A similar point can be made on the similarities in content between these two sets of psalms, and the first four stanzas of Psalm 118 St Benedict uses at Sunday Prime.  Both Sunday Prime and Monday, for example, begin with a beatitude, praise the importance of the law, call for or prophesy the destruction of enemies and point to the victory 'over princes' (Ps 2; Ps 118, esp 21-23).

There is also arguably a reason why St Benedict uses Psalm 118 at Sunday Prime rather than Saturday or Monday, for on Monday, the beatitude contained in Psalm 1 'Happy the Man' is singular, referring as St Augustine insists in his commentary, to Christ himself.  Psalm 118, on the other hand, opens with a plural beatitude (Happy those who...): for Christ has opened the way to many through his Resurrection.

This particular example of a key motif in the Benedictine Office is also strongly suggestive of the linkages between the organisation of the Benedictine Office and St Benedict's spirituality more generally.

The dominant image of Christ as King certainly seems to echo through the Rule of St Benedict, for the very opening lines of the Prologue invite the monk to enlist in the army of the true King, Christ, and its an image that is repeated several times through the Rule directly (eg 42.4; 61.10), as well as underpinning the directions on how to pray (Chapter 20) and how to welcome visitors (RB 53).  A similar point can be made about the association between the Rule and the law.

The spirituality of St Benedict's Office?

Is this all too much of a stretch?  Personally I think that this example serves to illustrate the importance of looking at the psalms the way St Benedict would have, in order to unpack the true depths of meaning of his Office, and has hopefully served as a taster for a more thorough reconsideration of the design of the Benedictine Office.

Most contemporary commentators on St Benedict's Office, it has to be said, have struggled to find any systematic thematic or programmatic intent in St Benedict's psalm selections [3].  The consensus view has long been that established by Dom Adalbert de Vogue back in the 1960s, to the effect that St Benedict's changes to the old Roman Psalter were essentially minor ones, aimed primarily at giving the hours from Prime to None a little more variety. [4]  Indeed, James McKinnon summarised the received view on St Benedict's reforms of the Office as follows:

"The process was clearly not one motivated by selecting thematically appropriate psalms.  There was a measure of that only at Lauds and Compline.  Rather, the process was, in Vogues words, a "mechanistic" one, "a matter of a very modest task of arithmetic."[5]
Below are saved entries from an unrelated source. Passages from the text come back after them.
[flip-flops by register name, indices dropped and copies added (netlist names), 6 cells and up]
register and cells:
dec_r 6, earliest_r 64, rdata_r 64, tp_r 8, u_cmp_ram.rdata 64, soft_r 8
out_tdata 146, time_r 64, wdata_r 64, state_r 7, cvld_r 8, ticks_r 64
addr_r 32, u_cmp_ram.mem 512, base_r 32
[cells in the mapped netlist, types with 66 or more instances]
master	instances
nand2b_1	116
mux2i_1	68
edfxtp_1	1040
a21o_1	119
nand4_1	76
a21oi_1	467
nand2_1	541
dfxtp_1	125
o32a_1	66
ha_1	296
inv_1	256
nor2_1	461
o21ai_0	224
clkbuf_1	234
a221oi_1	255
<file path="src/rtl/afg_pkg.sv">
package afg_pkg;

    localparam int SAMPLE_W = 16;
    localparam int LEN_W    = 31;
    localparam int PROD_W   = 2 * LEN_W;
    localparam int GAIN_W   = 15;
    localparam int FRAC_SH  = 14;
    localparam int RATE_SH  = 16;
    localparam int RATE_W   = 30;
    localparam int ADDR_W   = 4;
    localparam int DATA_W   = 32;
    localparam int S_TDATA_W = 48;

    localparam int DIV_DIVIDEND_W = PROD_W;
    localparam int DIV_DIVISOR_W  = LEN_W + 1;
    localparam int DIV_CNT_W      = $clog2(DIV_DIVIDEND_W);

    localparam logic [RATE_W:0] ONE30 = {1'b1, {RATE_W{1'b0}}};

    localparam logic [1:0] REG_FADE_IN  = 2'd0;
    localparam logic [1:0] REG_FADE_OUT = 2'd1;
    localparam logic [1:0] REG_CLIP     = 2'd2;

    typedef enum logic [1:0] {
        MODE_PASS,
        MODE_MUTE,
        MODE_RAMP
    } afg_mode_t;

    typedef enum logic [2:0] {
        ST_IDLE,
        ST_LOAD,
        ST_UP,
        ST_DOWN,
        ST_SPLIT
    } afg_state_t;

    typedef struct packed {
        logic [LEN_W-1:0] fade_in_len;
        logic [LEN_W-1:0] fade_out_len;
        logic [LEN_W-1:0] clip_len;
        logic [LEN_W-1:0] step_up;
        logic [LEN_W-1:0] step_down;
        logic [LEN_W-1:0] fade_in_end;
        logic [LEN_W-1:0] fade_out_start;
        logic             ready;
    } afg_derived_t;

endpackage

</file>
<file path="src/rtl/afg_gain_pipe.sv">
module afg_gain_pipe (
    input  logic                             clk,
    input  logic                             rst_n,
    input  afg_pkg::afg_derived_t            derived,
    input  logic                             s_tvalid,
    output logic                             s_tready,
    input  logic [afg_pkg::SAMPLE_W-1:0]     pcm_in,
    input  logic [afg_pkg::LEN_W-1:0]        position,
    output logic                             m_tvalid,
    input  logic                             m_tready,
    output logic [afg_pkg::SAMPLE_W-1:0]     pcm_out
);

    localparam int LW = afg_pkg::LEN_W;
    localparam int SW = afg_pkg::SAMPLE_W;
    localparam int PW = afg_pkg::PROD_W;
    localparam int GW = afg_pkg::GAIN_W;
    localparam int RW = afg_pkg::RATE_W;

    logic v1_reg, v2_reg, v3_reg, v4_reg, v5_reg;
    logic adv1, adv2, adv3, adv4, adv5;
    logic in_fire;

    afg_pkg::afg_mode_t mode1_reg, mode2_reg, mode3_reg, mode4_reg;
    logic               fadeout1_reg, fadeout2_reg;
    logic [SW-1:0]      sample1_reg, sample2_reg, sample3_reg, sample4_reg;
    logic [LW-1:0]      mul_a1_reg, mul_b1_reg;
    logic [PW-1:0]      prod2_reg;
    logic [GW-1:0]      gain3_reg;
    logic signed [2*SW-1:0] sprod4_reg;
    logic [SW-1:0]      out5_reg;

    afg_pkg::afg_mode_t mode_c;
    logic               fadeout_c;
    logic [LW-1:0]      mul_a_c, mul_b_c;
    logic [LW:0]        into_c;
    logic [RW:0]        rate_c;
    logic [GW-1:0]      gain_c;
    logic signed [2*SW-1:0] shifted_c;
    logic [SW-1:0]      out_c;

    assign adv5     = !v5_reg || m_tready;
    assign adv4     = !v4_reg || adv5;
    assign adv3     = !v3_reg || adv4;
    assign adv2     = !v2_reg || adv3;
    assign adv1     = !v1_reg || adv2;
    assign s_tready = derived.ready && adv1;
    assign in_fire  = s_tvalid && s_tready;

    always_comb
    begin
        into_c    = {1'b0, position} + {1'b0, derived.fade_out_len}
                    - {1'b0, derived.clip_len};
        mode_c    = afg_pkg::MODE_PASS;
        fadeout_c = 1'b0;
        mul_a_c   = derived.step_up;
        mul_b_c   = position;
        if ((derived.fade_in_len == '0) && (derived.fade_out_len == '0))
        begin
            mode_c = afg_pkg::MODE_PASS;
        end
        else if (position >= derived.clip_len)
        begin
            mode_c = afg_pkg::MODE_MUTE;
        end
        else if (position < derived.fade_in_end)
        begin
            mode_c = afg_pkg::MODE_RAMP;
        end
        else if (position >= derived.fade_out_start)
        begin
            mode_c    = afg_pkg::MODE_RAMP;
            fadeout_c = 1'b1;
            mul_a_c   = derived.step_down;
            mul_b_c   = into_c[LW-1:0];
        end
    end

    always_comb
    begin
        rate_c = afg_pkg::ONE30 - {1'b0, prod2_reg[RW-1:0]};
        if (!fadeout2_reg)
        begin
            gain_c = prod2_reg[afg_pkg::RATE_SH+GW-1:afg_pkg::RATE_SH];
        end
        else if (prod2_reg[PW-1:RW] == '0)
        begin
            gain_c = rate_c[afg_pkg::RATE_SH+GW-1:afg_pkg::RATE_SH];
        end
        else
        begin
            gain_c = '0;
        end
    end

    always_comb
    begin
        shifted_c = sprod4_reg >>> afg_pkg::FRAC_SH;
        case (mode4_reg)
            afg_pkg::MODE_PASS: out_c = sample4_reg;
            afg_pkg::MODE_MUTE: out_c = '0;
            afg_pkg::MODE_RAMP: out_c = shifted_c[SW-1:0];
            default:            out_c = sample4_reg;
        endcase
    end

    always_ff @(posedge clk or negedge rst_n)
    begin
        if (!rst_n)
        begin
            v1_reg <= 1'b0;
            v2_reg <= 1'b0;
            v3_reg <= 1'b0;
            v4_reg <= 1'b0;
            v5_reg <= 1'b0;
        end
        else
        begin
            if (adv1)
            begin
                v1_reg <= in_fire;
            end
            if (adv2)
            begin
                v2_reg <= v1_reg;
            end
            if (adv3)
            begin
                v3_reg <= v2_reg;
            end
            if (adv4)
            begin
                v4_reg <= v3_reg;
            end
            if (adv5)
            begin
                v5_reg <= v4_reg;
            end
        end
    end

    always_ff @(posedge clk)
    begin
        if (in_fire)
        begin
            mode1_reg    <= mode_c;
            fadeout1_reg <= fadeout_c;
            sample1_reg  <= pcm_in;
            mul_a1_reg   <= mul_a_c;
            mul_b1_reg   <= mul_b_c;
        end
        if (adv2 && v1_reg)
        begin
            mode2_reg    <= mode1_reg;
            fadeout2_reg <= fadeout1_reg;
            sample2_reg  <= sample1_reg;
            prod2_reg    <= mul_a1_reg * mul_b1_reg;
        end
        if (adv3 && v2_reg)
        begin
            mode3_reg   <= mode2_reg;
            sample3_reg <= sample2_reg;
            gain3_reg   <= gain_c;
        end
        if (adv4 && v3_reg)
        begin
            mode4_reg   <= mode3_reg;
            sample4_reg <= sample3_reg;
            sprod4_reg  <= $signed(sample3_reg) * $signed({1'b0, gain3_reg});
        end
        if (adv5 && v4_reg)
        begin
            out5_reg <= out_c;
        end
    end

    assign m_tvalid = v5_reg;
    assign pcm_out  = out5_reg;

endmodule

</file>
My view is though, that a careful look at the psalms read in the light of the Fathers, as well as close examination of what actually lies behind the liturgical provisions of the Rule, will lead to a rather different conclusion.

Far from being purely mechanistic, I think St Benedict's construction of his Office was a very deliberate work indeed, with his ordering of the psalter aimed at providing both horizontal and vertical unity to it, and reflects a deeply Christological theology.

I'm certainly not the first to suggest this: there have been a few lonely voices that have hints of a deeper spirituality behind St Benedict's design of his psalter, and my comments build on this work. [6]  One key recent contribution, I think, is that of ex-Trappist turned Orthodox scholar Patrick Reardon, who has pointed to the existence of a weekly cycle in both the Orthodox and Benedictine Offices, that runs from Wednesday to Sunday each week and echoes the events of Holy Week. [7]  This cycle, he suggests, starts on Wednesday, with the betrayal of Christ by Judas (reflected in the fact that this was traditionally a fast day in the Benedictine Rule), takes in the events of the Triduum, and ends on Sunday, with a weekly mini-Easter Day celebration of the Resurrection.  All the same, he argues that the Benedictine psalter's programmatic focus is relatively limited, particularly compared to the Orthodox version.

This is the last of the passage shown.